Historical demography, oral history, settlement archaeology, and landscape ecology: The North Orkney Population History Project
Timothy M. Murtha, Pennsylvania State University
Patricia L. Johnson, Pennsylvania State University
James W. Wood, Pennsylvania State University
Stephen A Matthews, Pennsylvania State University
Corey S. Sparks, University of Texas at San Antonio
Julia A. Jennings, Pennsylvania State University
Between 1750 and 2000, the northern islands of Orkney (Scotland) underwent a major cycle of population growth and decline. The modern demographic transition, which contributed significantly to population decline over the past century, was atypical in several respects: it was late, the decline in fertility preceded that in mortality, and the transition involved massive net out-migration, resulting in progressive depopulation.
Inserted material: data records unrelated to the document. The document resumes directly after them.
File: config.mk
export PLATFORM = sky130hd
export DESIGN_NAME = matrix_port_host
export DESIGN_NICKNAME = d
export VERILOG_FILES = /design/src/rtl/matrix_port_host_pkg.sv /design/src/rtl/matrix_port_host_out.sv /design/src/rtl/matrix_port_host.sv
export SDC_FILE = /design/constraint.sdc
export NUM_CORES = 1
export LEC_CHECK = 0
export CAP_MARGIN = 20
export CELL_PAD_IN_SITES_DETAIL_PLACEMENT = 1
export CELL_PAD_IN_SITES_GLOBAL_PLACEMENT = 1
export CORE_MARGIN = 3
export CORE_UTILIZATION = 41
export CTS_CLUSTER_SIZE = 20
export DETAILED_ROUTE_END_ITERATION = 16
export PLACE_DENSITY = 0.85
export SLEW_MARGIN = 0
export SYNTH_ARGS = -nofsm -noshare
export SYNTH_HDL_FRONTEND = slang
export SYNTH_HIERARCHICAL = 1
export SYNTH_SLANG_ARGS = --single-unit
File: constraint.sdc
create_clock -name clk -period 5.5 [get_ports clk]
set_clock_uncertainty 0.15 [all_clocks]
set_input_delay 1.1 -clock clk [delete_from_list [all_inputs] [get_ports clk]]
set_output_delay 1.1 -clock clk [all_outputs]
set_load 0.005 [all_outputs]
File: src/rtl/matrix_port_host_pkg.sv
`default_nettype none
// ============================================================================
// Module      : matrix_port_host_pkg
// Description : Shared types and derived constants for the matrix port host.
//               The constants are computed from the default matrix geometry:
//               8 rows x 16 columns, 4 elements per word, field order 3.
//               C_EW element width, C_WORDS words per matrix,
//               C_AW memory address width, C_WD_TIMEOUT watchdog limit.
// Revision    : 1.0 - initial release
// ============================================================================
package matrix_port_host_pkg;

    localparam int C_L     = 8;
    localparam int C_K     = 16;
    localparam int C_BLOCK = 4;
    localparam int C_M     = 3;

    localparam int C_EW    = $clog2(C_M);
    localparam int C_WORDS = C_L * C_K / C_BLOCK;
    localparam int C_AW    = $clog2(C_WORDS);

    localparam logic [15:0] C_WD_TIMEOUT = 16'hFFFF;

    typedef enum logic [2:0] {
        ST_IDLE   = 3'd0,
        ST_LOAD   = 3'd1,
        ST_KICK   = 3'd2,
        ST_WAIT   = 3'd3,
        ST_DRAIN  = 3'd4,
        ST_FINISH = 3'd5
    } state_t;

endpackage
`default_nettype wire

File: src/rtl/matrix_port_host_out.sv
`default_nettype none
// ============================================================================
// Module      : mph_out_reg
// Description : One-entry valid/ready output stage for the DRAIN read path.
//               A read issued in cycle t returns data in cycle t+1; that word
//               is presented directly and is captured only if the sink stalls.
//               At most one word (in flight or held) exists at any time, so a
//               new read may issue whenever nothing is presented or the word
//               presented is being consumed this cycle.
// Ports       : clk, rst_n        - clock, async active-low reset
//               issue             - memory read issued this cycle
//               rd_data           - memory read data (valid cycle after issue)
//               can_issue         - a read issued now will have a slot
//               out_data/out_valid/out_ready - downstream handshake
// Revision    : 1.0 - initial release
// ============================================================================
module mph_out_reg #(
    parameter int DW = 8
) (
    input  logic          clk,
    input  logic          rst_n,
    input  logic          issue,
    input  logic [DW-1:0] rd_data,
    output logic          can_issue,
    output logic [DW-1:0] out_data,
    output logic          out_valid,
    input  logic          out_ready
);

    logic          r_pend;
    logic          r_valid;
    logic [DW-1:0] r_data;

    always_ff @(posedge clk or negedge rst_n) begin
        if (!rst_n) begin
            r_pend  <= 1'b0;
            r_valid <= 1'b0;
            r_data  <= '0;
        end else begin
            r_pend <= issue;
            // Returning word not taken: park it so out_data stays stable.
            if (r_pend && !out_ready) begin
                r_valid <= 1'b1;
                r_data  <= rd_data;
            end else if (r_valid && out_ready) begin
                r_valid <= 1'b0;
            end
        end
    end

    always_comb begin
        out_valid = r_valid | r_pend;
        out_data  = r_valid ? r_data : (r_pend ? rd_data : '0);
        can_issue = !out_valid || out_ready;
    end

endmodule
`default_nettype wire

File: src/rtl/matrix_port_host.sv
`default_nettype none
// ============================================================================
// Module      : matrix_port_host
// Description : Loads a matrix word stream into systemizer memory, checks the
//               element format, starts the systemizer, waits (with watchdog)
//               for completion and streams the result memory back out.
// Ports       : clk, rst_n                    - clock, async active-low reset
//               in_data/in_valid/in_ready     - input word stream
//               out_data/out_valid/out_ready  - output word stream
//               busy, result_ok, result_err   - status (results sticky)
//               mem_wr_*, mem_rd_*            - systemizer memory port
//               sys_start, sys_done, sys_fail - systemizer control
// Revision    : 1.0 - initial release
// ============================================================================
module matrix_port_host
    import matrix_port_host_pkg::*;
#(
    parameter int L     = C_L,
    parameter int K     = C_K,
    parameter int BLOCK = C_BLOCK,
    parameter int M     = C_M
) (
    input  logic                    clk,
    input  logic                    rst_n,
    input  logic [BLOCK*C_EW-1:0]   in_data,
    input  logic                    in_valid,
    output logic                    in_ready,
    output logic [BLOCK*C_EW-1:0]   out_data,
    output logic                    out_valid,
    input  logic                    out_ready,
    output logic                    busy,
    output logic                    result_ok,
    output logic                    result_err,
    output logic                    mem_wr_en,
    output logic [C_AW-1:0]         mem_wr_addr,
    output logic [BLOCK*C_EW-1:0]   mem_wr_data,
    output logic                    mem_rd_en,
    output logic [C_AW-1:0]         mem_rd_addr,
    input  logic [BLOCK*C_EW-1:0]   mem_rd_data,
    output logic                    sys_start,
    input  logic                    sys_done,
    input  logic                    sys_fail
);

    localparam logic [C_AW-1:0] C_LAST = C_AW'(L * K / BLOCK - 1);
    localparam logic [C_EW:0]   C_MV   = (C_EW + 1)'(M);

    state_t          r_state;
    state_t          w_next_state;
    logic [C_AW-1:0] r_wcnt;
    logic [C_AW-1:0] r_raddr;
    logic [C_AW-1:0] r_ocnt;
    logic            r_rd_all;
    logic [15:0]     r_wd;
    logic            r_fmt_err;
    logic            r_ok;
    logic            r_err;
    logic            w_accept;
    logic            w_rd_issue;
    logic            w_can_issue;
    logic            w_consume;
    logic            w_set_ok;
    logic            w_set_err;
    logic            w_bad;

    // Any element whose value is outside the field marks the run as bad.
    always_comb begin
        w_bad = 1'b0;
        for (int i = 0; i < BLOCK; i++) begin
            if ({1'b0, in_data[i*C_EW +: C_EW]} >= C_MV) begin
                w_bad = 1'b1;
            end
        end
    end

    always_ff @(posedge clk or negedge rst_n) begin
        if (!rst_n) begin
            r_state <= ST_IDLE;
        end else begin
            r_state <= w_next_state;
        end
    end

    always_comb begin
        w_next_state = r_state;
        in_ready     = 1'b0;
        sys_start    = 1'b0;
        w_accept     = 1'b0;
        w_rd_issue   = 1'b0;
        w_set_ok     = 1'b0;
        w_set_err    = 1'b0;
        case (r_state)
            ST_IDLE: begin
                in_ready = 1'b1;
                w_accept = in_valid;
                if (in_valid) begin
                    w_next_state = ST_LOAD;
                end
            end
            ST_LOAD: begin
                in_ready = 1'b1;
                w_accept = in_valid;
                if (in_valid && (r_wcnt == C_LAST)) begin
                    w_next_state = ST_KICK;
                end
            end
            ST_KICK: begin
                if (r_fmt_err) begin
                    w_set_err    = 1'b1;
                    w_next_state = ST_FINISH;
                end else begin
                    sys_start    = 1'b1;
                    w_next_state = ST_WAIT;
                end
            end
            ST_WAIT: begin
                if (sys_done) begin
                    if (sys_fail) begin
                        w_set_err    = 1'b1;
                        w_next_state = ST_FINISH;
                    end else begin
                        w_set_ok     = 1'b1;
                        w_next_state = ST_DRAIN;
                    end
                end else if (r_wd == C_WD_TIMEOUT) begin
                    w_set_err    = 1'b1;
                    w_next_state = ST_FINISH;
                end
            end
            ST_DRAIN: begin
                w_rd_issue = !r_rd_all && w_can_issue;
                if (w_consume && (r_ocnt == C_LAST)) begin
                    w_next_state = ST_FINISH;
                end
            end
            ST_FINISH: begin
                w_next_state = ST_IDLE;
            end
            default: begin
                w_next_state = ST_IDLE;
            end
        endcase
    end

    always_ff @(posedge clk or negedge rst_n) begin
        if (!rst_n) begin
            r_wcnt    <= '0;
            r_fmt_err <= 1'b0;
            r_wd      <= '0;
            r_raddr   <= '0;
            r_rd_all  <= 1'b0;
            r_ocnt    <= '0;
            r_ok      <= 1'b0;
            r_err     <= 1'b0;
        end else begin
            if (w_accept) begin
                r_wcnt    <= (r_wcnt == C_LAST) ? '0 : r_wcnt + C_AW'(1);
                // First word of a run starts a fresh format check.
                r_fmt_err <= ((r_state == ST_IDLE) ? 1'b0 : r_fmt_err) | w_bad;
            end

            r_wd <= (r_state == ST_WAIT) ? r_wd + 16'd1 : 16'd0;

            if (r_state != ST_DRAIN) begin
                r_raddr  <= '0;
                r_rd_all <= 1'b0;
                r_ocnt   <= '0;
            end else begin
                if (w_rd_issue) begin
                    if (r_raddr == C_LAST) begin
                        r_rd_all <= 1'b1;
                    end else begin
                        r_raddr <= r_raddr + C_AW'(1);
                    end
                end
                if (w_consume) begin
                    r_ocnt <= r_ocnt + C_AW'(1);
                end
            end

            if ((r_state == ST_IDLE) && in_valid) begin
                r_ok  <= 1'b0;
                r_err <= 1'b0;
            end else begin
                if (w_set_ok) begin
                    r_ok <= 1'b1;
                end
                if (w_set_err) begin
                    r_err <= 1'b1;
                end
            end
        end
    end

    mph_out_reg #(
        .DW(BLOCK * C_EW)
    ) u_out_reg (
        .clk       (clk),
        .rst_n     (rst_n),
        .issue     (w_rd_issue),
        .rd_data   (mem_rd_data),
        .can_issue (w_can_issue),
        .out_data  (out_data),
        .out_valid (out_valid),
        .out_ready (out_ready)
    );

    assign w_consume   = out_valid & out_ready;
    assign busy        = (r_state != ST_IDLE);
    assign result_ok   = r_ok;
    assign result_err  = r_err;
    assign mem_wr_en   = w_accept;
    assign mem_wr_addr = r_wcnt;
    assign mem_wr_data = in_data;
    assign mem_rd_en   = w_rd_issue;
    assign mem_rd_addr = r_raddr;

endmodule
`default_nettype wire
The North Orkney Population History Project is investigating these demographic changes within the context of the transition from near-subsistence farming to modern, commercialized livestock rearing. Unusually for historical demography, we are linking parish records, census data, and vital registers to historical archaeological information on houses, farmsteads, and the past environment, and ethnographic/oral history material on local people’s perceptions of change over the past 80 years. Using data from the islands of Westray and Sanday, we compare the spatial distribution of households using multi-scale point pattern analysis to ascertain the extent to which surviving archaeological remains can capture the historically documented settlement pattern of the pre-modern demographic regime. We link archaeologically-surveyed farmsteads to decennial censuses (1851 to 1901) to determine whether household size and composition are reflected in the physical remains of abandoned farmhouses. We also map the spatial distribution of kinship-based social networks, which have already been shown to be important determinants of early childhood mortality and birth spacing during the pre-modern period. Finally, we place the spatial distribution of farmsteads in their environmental context using information from remote sensing, land-productivity surveys, field-walking, and old cadastral and OSGB maps.